■ **Exercise objective**
Please copy the lines below exactly, from the first one through the line showing "master | number |".

═════ Entries supplied

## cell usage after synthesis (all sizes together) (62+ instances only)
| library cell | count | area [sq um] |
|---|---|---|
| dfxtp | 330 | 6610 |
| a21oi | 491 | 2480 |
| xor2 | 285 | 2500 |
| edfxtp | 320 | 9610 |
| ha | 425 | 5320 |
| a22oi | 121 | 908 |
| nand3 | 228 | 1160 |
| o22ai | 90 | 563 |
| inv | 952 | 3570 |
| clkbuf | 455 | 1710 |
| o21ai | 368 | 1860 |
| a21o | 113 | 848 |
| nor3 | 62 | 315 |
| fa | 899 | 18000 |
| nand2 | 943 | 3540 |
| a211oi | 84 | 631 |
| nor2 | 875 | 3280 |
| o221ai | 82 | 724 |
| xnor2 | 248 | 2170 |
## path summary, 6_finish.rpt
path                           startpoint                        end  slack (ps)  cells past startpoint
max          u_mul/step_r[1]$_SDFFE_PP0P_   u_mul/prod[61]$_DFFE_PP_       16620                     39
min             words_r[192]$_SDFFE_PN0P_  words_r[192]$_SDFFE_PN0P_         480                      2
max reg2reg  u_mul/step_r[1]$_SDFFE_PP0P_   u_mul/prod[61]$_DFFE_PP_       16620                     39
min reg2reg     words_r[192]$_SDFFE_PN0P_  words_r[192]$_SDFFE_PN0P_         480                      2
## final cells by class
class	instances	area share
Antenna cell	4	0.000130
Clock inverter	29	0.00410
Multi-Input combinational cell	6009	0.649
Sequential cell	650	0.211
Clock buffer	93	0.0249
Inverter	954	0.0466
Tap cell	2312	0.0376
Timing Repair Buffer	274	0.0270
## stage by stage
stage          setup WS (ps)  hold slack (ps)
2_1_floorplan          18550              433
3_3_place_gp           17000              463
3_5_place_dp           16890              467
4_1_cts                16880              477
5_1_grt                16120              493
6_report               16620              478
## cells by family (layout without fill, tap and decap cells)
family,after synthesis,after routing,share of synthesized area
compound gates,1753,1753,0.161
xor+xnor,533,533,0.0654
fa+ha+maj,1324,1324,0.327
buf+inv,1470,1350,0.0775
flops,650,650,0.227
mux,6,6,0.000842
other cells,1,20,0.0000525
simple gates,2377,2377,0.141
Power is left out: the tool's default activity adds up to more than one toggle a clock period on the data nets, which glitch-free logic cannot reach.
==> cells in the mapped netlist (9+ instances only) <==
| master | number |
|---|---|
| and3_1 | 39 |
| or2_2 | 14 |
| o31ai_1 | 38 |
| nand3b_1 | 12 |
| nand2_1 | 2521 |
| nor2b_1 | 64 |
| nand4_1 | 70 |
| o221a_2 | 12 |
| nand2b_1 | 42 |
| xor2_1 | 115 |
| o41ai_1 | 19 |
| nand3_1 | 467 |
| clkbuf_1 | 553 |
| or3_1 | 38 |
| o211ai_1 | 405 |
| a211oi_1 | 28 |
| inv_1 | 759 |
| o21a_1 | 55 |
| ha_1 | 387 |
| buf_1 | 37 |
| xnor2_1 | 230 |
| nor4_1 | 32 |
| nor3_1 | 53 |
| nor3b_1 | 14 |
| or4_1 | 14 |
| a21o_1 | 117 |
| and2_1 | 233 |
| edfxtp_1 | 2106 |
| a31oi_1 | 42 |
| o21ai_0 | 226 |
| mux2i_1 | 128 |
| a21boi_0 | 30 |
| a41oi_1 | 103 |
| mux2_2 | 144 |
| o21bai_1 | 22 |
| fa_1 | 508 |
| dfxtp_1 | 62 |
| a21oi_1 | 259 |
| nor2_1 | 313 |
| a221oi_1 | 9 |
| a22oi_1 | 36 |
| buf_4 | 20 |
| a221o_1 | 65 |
===== src/rtl/mcfr_pkg.sv =====
// mcfr_pkg: shared types and constants for the motor command frame receiver.
// Used by mcfr_frame_core and motor_command_frame_receiver_unit; no dependencies.
package mcfr_pkg;

  localparam logic [7:0] HDR_FRAME   = 8'h48;  // 'H' opens a seven-byte frame
  localparam logic [7:0] HDR_STATUS  = 8'h4F;  // 'O' asks for status
  localparam int         PAYLOAD_LEN = 5;
  localparam int         IDX_W       = 3;
  localparam int         STORE_AW    = $clog2(PAYLOAD_LEN);
  localparam logic [IDX_W-1:0] IDX_IDLE   = 3'd0;
  localparam logic [IDX_W-1:0] IDX_FIRST  = 3'd1;
  localparam logic [IDX_W-1:0] LAST_INDEX = 3'd6;

  typedef enum logic [1:0] {
    KIND_OK       = 2'd0,
    KIND_CSUM_ERR = 2'd1,
    KIND_STATUS   = 2'd2
  } kind_t;

  // One step's outcome, core to top level.
  typedef struct packed {
    logic        has;
    kind_t       kind;
    logic [1:0]  motor_number;
    logic        dir_forward;
    logic        rotation_mode;
    logic [15:0] speed;
    logic [15:0] step_count;
  } result_t;

endpackage
interface stt_out_if;
	logic       valid;
	logic       ready;
	logic [1:0] kind;
	logic [7:0] char_value;
	logic [2:0] token_type;
	logic       last_of_run;

	modport source (output valid, kind, char_value, token_type, last_of_run, input ready);
	modport sink   (input valid, kind, char_value, token_type, last_of_run, output ready);
endinterface

`default_nettype wire

### src/hdl/stt_front.sv
//------------------------------------------------------------------------------
// stt_front
// Lexer front end: accepts one text item per cycle while the queue has room,
// updates the lexer state and builds the bundle of results that the item causes.
//------------------------------------------------------------------------------
`default_nettype none

module stt_front (
	input  wire logic        clk,
	input  wire logic        arst_n,
	stt_in_if.sink           text,
	input  wire logic        q_ready,
	output logic             push,
	output stt_pkg::bundle_t push_data
);

	stt_pkg::lex_mode_t mode_q, mode_d;
	logic               dot_q, dot_d;
	logic               esc_q, esc_d;
	logic               dq_q, dq_d;
	logic [3:0]         km_q, km_d;
	logic [2:0]         wl_q, wl_d;

	logic               accept;
	logic               close_en;
	stt_pkg::tok_type_t close_type;
	logic [3:0]         km_base, km_name;
	logic [2:0]         wl_base, wl_name;
	logic [7:0]         c;

	assign c           = text.text_byte;
	assign text.ready  = q_ready;
	assign accept      = text.valid && q_ready;

	// End item of the open token, if any.
	always_comb begin
		logic kw;
		kw = 1'b0;
		for (int k = 0; k < 4; k++) begin
			if (km_q[k] && (stt_pkg::kw_len(2'(k)) == wl_q)) kw = 1'b1;
		end
		close_en   = 1'b1;
		close_type = stt_pkg::TT_OPER;
		case (mode_q)
			stt_pkg::MODE_NUM:  close_type = dot_q ? stt_pkg::TT_FLOAT : stt_pkg::TT_INT;
			stt_pkg::MODE_NAME: close_type = kw ? stt_pkg::TT_KEYWORD : stt_pkg::TT_NAME;
			stt_pkg::MODE_OP:   close_type = stt_pkg::TT_OPER;
			default:            close_en = 1'b0;
		endcase
	end

	// Keyword tracking for a name character; a new name starts from scratch.
	always_comb begin
		km_base = (mode_q == stt_pkg::MODE_NAME) ? km_q : 4'hF;
		wl_base = (mode_q == stt_pkg::MODE_NAME) ? wl_q : 3'd0;
		km_name = km_base;
		for (int k = 0; k < 4; k++) begin
			if (!((wl_base < stt_pkg::kw_len(2'(k))) &&
			      (stt_pkg::kw_char(2'(k), wl_base) == c))) km_name[k] = 1'b0;
		end
		wl_name = (wl_base == 3'd7) ? wl_base : wl_base + 3'd1;
	end

	always_comb begin
		logic [1:0]        n;
		logic              taken;
		stt_pkg::result_t [2:0] r;
		n      = 2'd0;
		taken  = 1'b0;
		r      = '0;
		mode_d = mode_q;
		dot_d  = dot_q;
		esc_d  = esc_q;
		dq_d   = dq_q;
		km_d   = km_q;
		wl_d   = wl_q;

		if (text.end_of_text) begin
			if (mode_q == stt_pkg::MODE_STR) begin
				r[n] = stt_pkg::mk_res(stt_pkg::KIND_UNTERM, 8'h00, stt_pkg::TT_INT);
				n = n + 2'd1;
			end else if (close_en) begin
				r[n] = stt_pkg::mk_res(stt_pkg::KIND_END, 8'h00, close_type);
				n = n + 2'd1;
			end
			mode_d = stt_pkg::MODE_IDLE;
			dot_d  = 1'b0;
			esc_d  = 1'b0;
			dq_d   = 1'b0;
			km_d   = 4'hF;
			wl_d   = 3'd0;
		end else if (mode_q == stt_pkg::MODE_STR) begin
			if (esc_q) begin
				r[n] = stt_pkg::mk_res(stt_pkg::KIND_CHAR, c, stt_pkg::TT_INT);
				n = n + 2'd1;
				esc_d = 1'b0;
			end else if (c == (dq_q ? stt_pkg::CH_DQUOTE : stt_pkg::CH_SQUOTE)) begin
				r[n] = stt_pkg::mk_res(stt_pkg::KIND_END, 8'h00, stt_pkg::TT_STRING);
				n = n + 2'd1;
				mode_d = stt_pkg::MODE_IDLE;
			end else begin
				r[n] = stt_pkg::mk_res(stt_pkg::KIND_CHAR, c, stt_pkg::TT_INT);
				n = n + 2'd1;
				if (c == stt_pkg::CH_BSLASH) esc_d = 1'b1;
			end
		end else begin
			if (mode_q == stt_pkg::MODE_NUM && (stt_pkg::is_digit(c) || c == stt_pkg::CH_DOT)) begin
				taken = 1'b1;
				if (c == stt_pkg::CH_DOT) dot_d = 1'b1;
			end else if (mode_q == stt_pkg::MODE_NAME && stt_pkg::is_word(c)) begin
				taken = 1'b1;
				km_d  = km_name;
				wl_d  = wl_name;
			end else if (mode_q == stt_pkg::MODE_OP && stt_pkg::is_opch(c)) begin
				taken = 1'b1;
			end

			if (taken) begin
				r[n] = stt_pkg::mk_res(stt_pkg::KIND_CHAR, c, stt_pkg::TT_INT);
				n = n + 2'd1;
			end else begin
				if (close_en) begin
					r[n] = stt_pkg::mk_res(stt_pkg::KIND_END, 8'h00, close_type);
					n = n + 2'd1;
				end
				mode_d = stt_pkg::MODE_IDLE;
				if (stt_pkg::is_space(c)) begin
					mode_d = stt_pkg::MODE_IDLE;
				end else if (stt_pkg::is_digit(c)) begin
					mode_d = stt_pkg::MODE_NUM;
					dot_d  = 1'b0;
					r[n] = stt_pkg::mk_res(stt_pkg::KIND_CHAR, c, stt_pkg::TT_INT);
					n = n + 2'd1;
				end else if (stt_pkg::is_word(c)) begin
					mode_d = stt_pkg::MODE_NAME;
					km_d   = km_name;
					wl_d   = wl_name;
					r[n] = stt_pkg::mk_res(stt_pkg::KIND_CHAR, c, stt_pkg::TT_INT);
					n = n + 2'd1;
				end else if (stt_pkg::is_opch(c)) begin
					mode_d = stt_pkg::MODE_OP;
					r[n] = stt_pkg::mk_res(stt_pkg::KIND_CHAR, c, stt_pkg::TT_INT);
					n = n + 2'd1;
				end else if (c == stt_pkg::CH_DQUOTE || c == stt_pkg::CH_SQUOTE) begin
					mode_d = stt_pkg::MODE_STR;
					dq_d   = (c == stt_pkg::CH_DQUOTE);
					esc_d  = 1'b0;
				end else if (c == "(" || c == "{") begin
					r[n] = stt_pkg::mk_res(stt_pkg::KIND_CHAR, c, stt_pkg::TT_INT);
					n = n + 2'd1;
					r[n] = stt_pkg::mk_res(stt_pkg::KIND_END, 8'h00, stt_pkg::TT_OPEN);
					n = n + 2'd1;
				end else if (c == ")" || c == "}") begin
					r[n] = stt_pkg::mk_res(stt_pkg::KIND_CHAR, c, stt_pkg::TT_INT);
					n = n + 2'd1;
					r[n] = stt_pkg::mk_res(stt_pkg::KIND_END, 8'h00, stt_pkg::TT_CLOSE);
					n = n + 2'd1;
				end else begin
					r[n] = stt_pkg::mk_res(stt_pkg::KIND_ERR, c, stt_pkg::TT_INT);
					n = n + 2'd1;
				end
			end
		end

		push_data.count = n;
		push_data.res   = r;
		// Items that cause no result (separators, opening quotes) never enter the queue.
		push = accept && (n != 2'd0);
	end

	always_ff @(posedge clk or negedge arst_n) begin
		if (!arst_n) begin
			mode_q <= stt_pkg::MODE_IDLE;
			dot_q  <= 1'b0;
			esc_q  <= 1'b0;
			dq_q   <= 1'b0;
			km_q   <= 4'hF;
			wl_q   <= 3'd0;
		end else if (accept) begin
			mode_q <= mode_d;
			dot_q  <= dot_d;
			esc_q  <= esc_d;
			dq_q   <= dq_d;
			km_q   <= km_d;
			wl_q   <= wl_d;
		end
	end

endmodule

`default_nettype wire

### src/hdl/stt_queue.sv
//------------------------------------------------------------------------------
// stt_queue
// Short first-in first-out queue of result bundles between the lexer front end
// and the output serializer.
//------------------------------------------------------------------------------
`default_nettype none

module stt_queue (
	input  wire logic             clk,
	input  wire logic             arst_n,
	input  wire logic             push,
	input  wire stt_pkg::bundle_t push_data,
	output logic                  push_ready,
	input  wire logic             pop,
	output logic                  pop_valid,
	output stt_pkg::bundle_t      pop_data
);

	stt_pkg::bundle_t               entry_q [stt_pkg::QDepth];
	logic [stt_pkg::QPtrW-1:0]      wr_ptr_q, rd_ptr_q;
	logic [stt_pkg::QCntW-1:0]      count_q;
	logic                           do_push, do_pop;

	assign push_ready = (count_q != stt_pkg::QCntW'(stt_pkg::QDepth));
	assign pop_valid  = (count_q != '0);
	assign pop_data   = entry_q[rd_ptr_q];
	assign do_push    = push && push_ready;
	assign do_pop     = pop && pop_valid;

	always_ff @(posedge clk) begin
		if (do_push) entry_q[wr_ptr_q] <= push_data;
	end

	always_ff @(posedge clk or negedge arst_n) begin
		if (!arst_n) begin
			wr_ptr_q <= '0;
			rd_ptr_q <= '0;
			count_q  <= '0;
		end else begin
			if (do_push) wr_ptr_q <= wr_ptr_q + 1'b1;
			if (do_pop)  rd_ptr_q <= rd_ptr_q + 1'b1;
			if (do_push && !do_pop)      count_q <= count_q + 1'b1;
			else if (do_pop && !do_push) count_q <= count_q - 1'b1;
		end
	end

endmodule

`default_nettype wire

### src/hdl/stt_back.sv
//------------------------------------------------------------------------------
// stt_back
// Output serializer: holds one bundle in registers and hands out its results
// one item per cycle while the receiver is ready, marking the last one of the bundle.
//------------------------------------------------------------------------------
`default_nettype none

module stt_back (
	input  wire logic             clk,
	input  wire logic             arst_n,
	input  wire logic             q_valid,
	input  wire stt_pkg::bundle_t q_data,
	output logic                  q_pop,
	stt_out_if.source             tokens
);

	stt_pkg::bundle_t cur_q;
	logic             cur_valid_q;
	logic [1:0]       idx_q;
	logic             is_last;
	logic             take;
	stt_pkg::result_t sel;

	assign is_last = (idx_q == cur_q.count - 2'd1);
	assign take    = cur_valid_q && tokens.ready;
	assign q_pop   = q_valid && (!cur_valid_q || (take && is_last));

	always_comb begin
		case (idx_q)
			2'd0:    sel = cur_q.res[0];
			2'd1:    sel = cur_q.res[1];
			2'd2:    sel = cur_q.res[2];
			default: sel = cur_q.res[0];
		endcase
	end

	assign tokens.valid       = cur_valid_q;
	assign tokens.kind        = sel.kind;
	assign tokens.char_value  = sel.char_value;
	assign tokens.token_type  = sel.token_type;
	assign tokens.last_of_run = is_last;

	always_ff @(posedge clk) begin
		if (q_pop) cur_q <= q_data;
	end

	always_ff @(posedge clk or negedge arst_n) begin
		if (!arst_n) begin
			cur_valid_q <= 1'b0;
			idx_q       <= 2'd0;
		end else if (q_pop) begin
			cur_valid_q <= 1'b1;
			idx_q       <= 2'd0;
		end else if (take) begin
			if (is_last) cur_valid_q <= 1'b0;
			else         idx_q       <= idx_q + 2'd1;
		end
	end

endmodule

`default_nettype wire

### src/hdl/source_text_tokenizer.sv
//------------------------------------------------------------------------------
// source_text_tokenizer
// Streaming lexical tokenizer: text bytes in, token characters and end items
// with token types out.
//------------------------------------------------------------------------------
// Usage:
// The text channel takes one item per cycle: a text byte, or an end-of-text
// flag that closes any open token and returns the lexer to idle. The tokens
// channel gives one result item per cycle: token characters in order, an end
// item with the token type, error items for unknown bytes and for a string
// still open at end of text. last_of_run marks the final result of one text
// item; text items that cause no result (separators, opening quotes) give none.
// The front end classifies an item in the cycle it is accepted and writes its
// results into a four-entry queue. The output serializer loads a bundle from
// the queue into its output register once it has handed out the previous one,
// and the tokens channel shows the results from that register.
// Text is taken at one item per cycle while the queue has room; the output side
// delivers one result per cycle, so items that cause two or three results fill
// the queue and slow intake to the output rate.
// When the receiver stalls, the current result holds and the queue fills,
// after which text ready drops. Reset clears the lexer state, the queue and
// the output register; nothing is lost except items not yet delivered.
//------------------------------------------------------------------------------
`default_nettype none

module source_text_tokenizer (
	input wire logic  clk,
	input wire logic  arst_n,
	stt_in_if.sink    text,
	stt_out_if.source tokens
);

	logic             push;
	logic             push_ready;
	stt_pkg::bundle_t push_data;
	logic             pop;
	logic             pop_valid;
	stt_pkg::bundle_t pop_data;

	stt_front u_front (
		.clk       (clk),
		.arst_n    (arst_n),
		.text      (text),
		.q_ready   (push_ready),
		.push      (push),
		.push_data (push_data)
	);

	stt_queue u_queue (
		.clk        (clk),
		.arst_n     (arst_n),
		.push       (push),
		.push_data  (push_data),
		.push_ready (push_ready),
		.pop        (pop),
		.pop_valid  (pop_valid),
		.pop_data   (pop_data)
	);

	stt_back u_back (
		.clk     (clk),
		.arst_n  (arst_n),
		.q_valid (pop_valid),
		.q_data  (pop_data),
		.q_pop   (pop),
		.tokens  (tokens)
	);

endmodule

`default_nettype wire

### src/flat_wrapper.sv
// flat-port wrapper written by rule: the top's interface ports become plain ports
module source_text_tokenizer_flat 
  (clk, arst_n, text_valid, text_text_byte, text_end_of_text, text_ready, tokens_valid, tokens_kind, tokens_char_value, tokens_token_type, tokens_last_of_run, tokens_ready);
  stt_in_if text_i ();
  stt_out_if tokens_i ();
  input wire logic clk;
  input wire logic arst_n;
  input wire logic [$bits(text_i.valid)-1:0] text_valid;
  input wire logic [$bits(text_i.text_byte)-1:0] text_text_byte;
  input wire logic [$bits(text_i.end_of_text)-1:0] text_end_of_text;
  output wire logic [$bits(text_i.ready)-1:0] text_ready;
  output wire logic [$bits(tokens_i.valid)-1:0] tokens_valid;
  output wire logic [$bits(tokens_i.kind)-1:0] tokens_kind;
  output wire logic [$bits(tokens_i.char_value)-1:0] tokens_char_value;
  output wire logic [$bits(tokens_i.token_type)-1:0] tokens_token_type;
  output wire logic [$bits(tokens_i.last_of_run)-1:0] tokens_last_of_run;
  input wire logic [$bits(tokens_i.ready)-1:0] tokens_ready;
  assign text_i.valid = text_valid;
  assign text_i.text_byte = text_text_byte;
  assign text_i.end_of_text = text_end_of_text;
  assign text_ready = text_i.ready;
  assign tokens_valid = tokens_i.valid;
  assign tokens_kind = tokens_i.kind;
  assign tokens_char_value = tokens_i.char_value;
  assign tokens_token_type = tokens_i.token_type;
  assign tokens_last_of_run = tokens_i.last_of_run;
  assign tokens_i.ready = tokens_ready;
  source_text_tokenizer u_core (.clk(clk), .arst_n(arst_n), .text(text_i), .tokens(tokens_i));
endmodule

══════════

■ **Your response**
## cell usage after synthesis (all sizes together) (62+ instances only)
| library cell | count | area [sq um] |
|---|---|---|
| dfxtp | 330 | 6610 |
| a21oi | 491 | 2480 |
| xor2 | 285 | 2500 |
| edfxtp | 320 | 9610 |
| ha | 425 | 5320 |
| a22oi | 121 | 908 |
| nand3 | 228 | 1160 |
| o22ai | 90 | 563 |
| inv | 952 | 3570 |
| clkbuf | 455 | 1710 |
| o21ai | 368 | 1860 |
| a21o | 113 | 848 |
| nor3 | 62 | 315 |
| fa | 899 | 18000 |
| nand2 | 943 | 3540 |
| a211oi | 84 | 631 |
| nor2 | 875 | 3280 |
| o221ai | 82 | 724 |
| xnor2 | 248 | 2170 |
## path summary, 6_finish.rpt
path                           startpoint                        end  slack (ps)  cells past startpoint
max          u_mul/step_r[1]$_SDFFE_PP0P_   u_mul/prod[61]$_DFFE_PP_       16620                     39
min             words_r[192]$_SDFFE_PN0P_  words_r[192]$_SDFFE_PN0P_         480                      2
max reg2reg  u_mul/step_r[1]$_SDFFE_PP0P_   u_mul/prod[61]$_DFFE_PP_       16620                     39
min reg2reg     words_r[192]$_SDFFE_PN0P_  words_r[192]$_SDFFE_PN0P_         480                      2
## final cells by class
class	instances	area share
Antenna cell	4	0.000130
Clock inverter	29	0.00410
Multi-Input combinational cell	6009	0.649
Sequential cell	650	0.211
Clock buffer	93	0.0249
Inverter	954	0.0466
Tap cell	2312	0.0376
Timing Repair Buffer	274	0.0270
## stage by stage
stage          setup WS (ps)  hold slack (ps)
2_1_floorplan          18550              433
3_3_place_gp           17000              463
3_5_place_dp           16890              467
4_1_cts                16880              477
5_1_grt                16120              493
6_report               16620              478
## cells by family (layout without fill, tap and decap cells)
family,after synthesis,after routing,share of synthesized area
compound gates,1753,1753,0.161
xor+xnor,533,533,0.0654
fa+ha+maj,1324,1324,0.327
buf+inv,1470,1350,0.0775
flops,650,650,0.227
mux,6,6,0.000842
other cells,1,20,0.0000525
simple gates,2377,2377,0.141
Power is left out: the tool's default activity adds up to more than one toggle a clock period on the data nets, which glitch-free logic cannot reach.
==> cells in the mapped netlist (9+ instances only) <==
| master | number |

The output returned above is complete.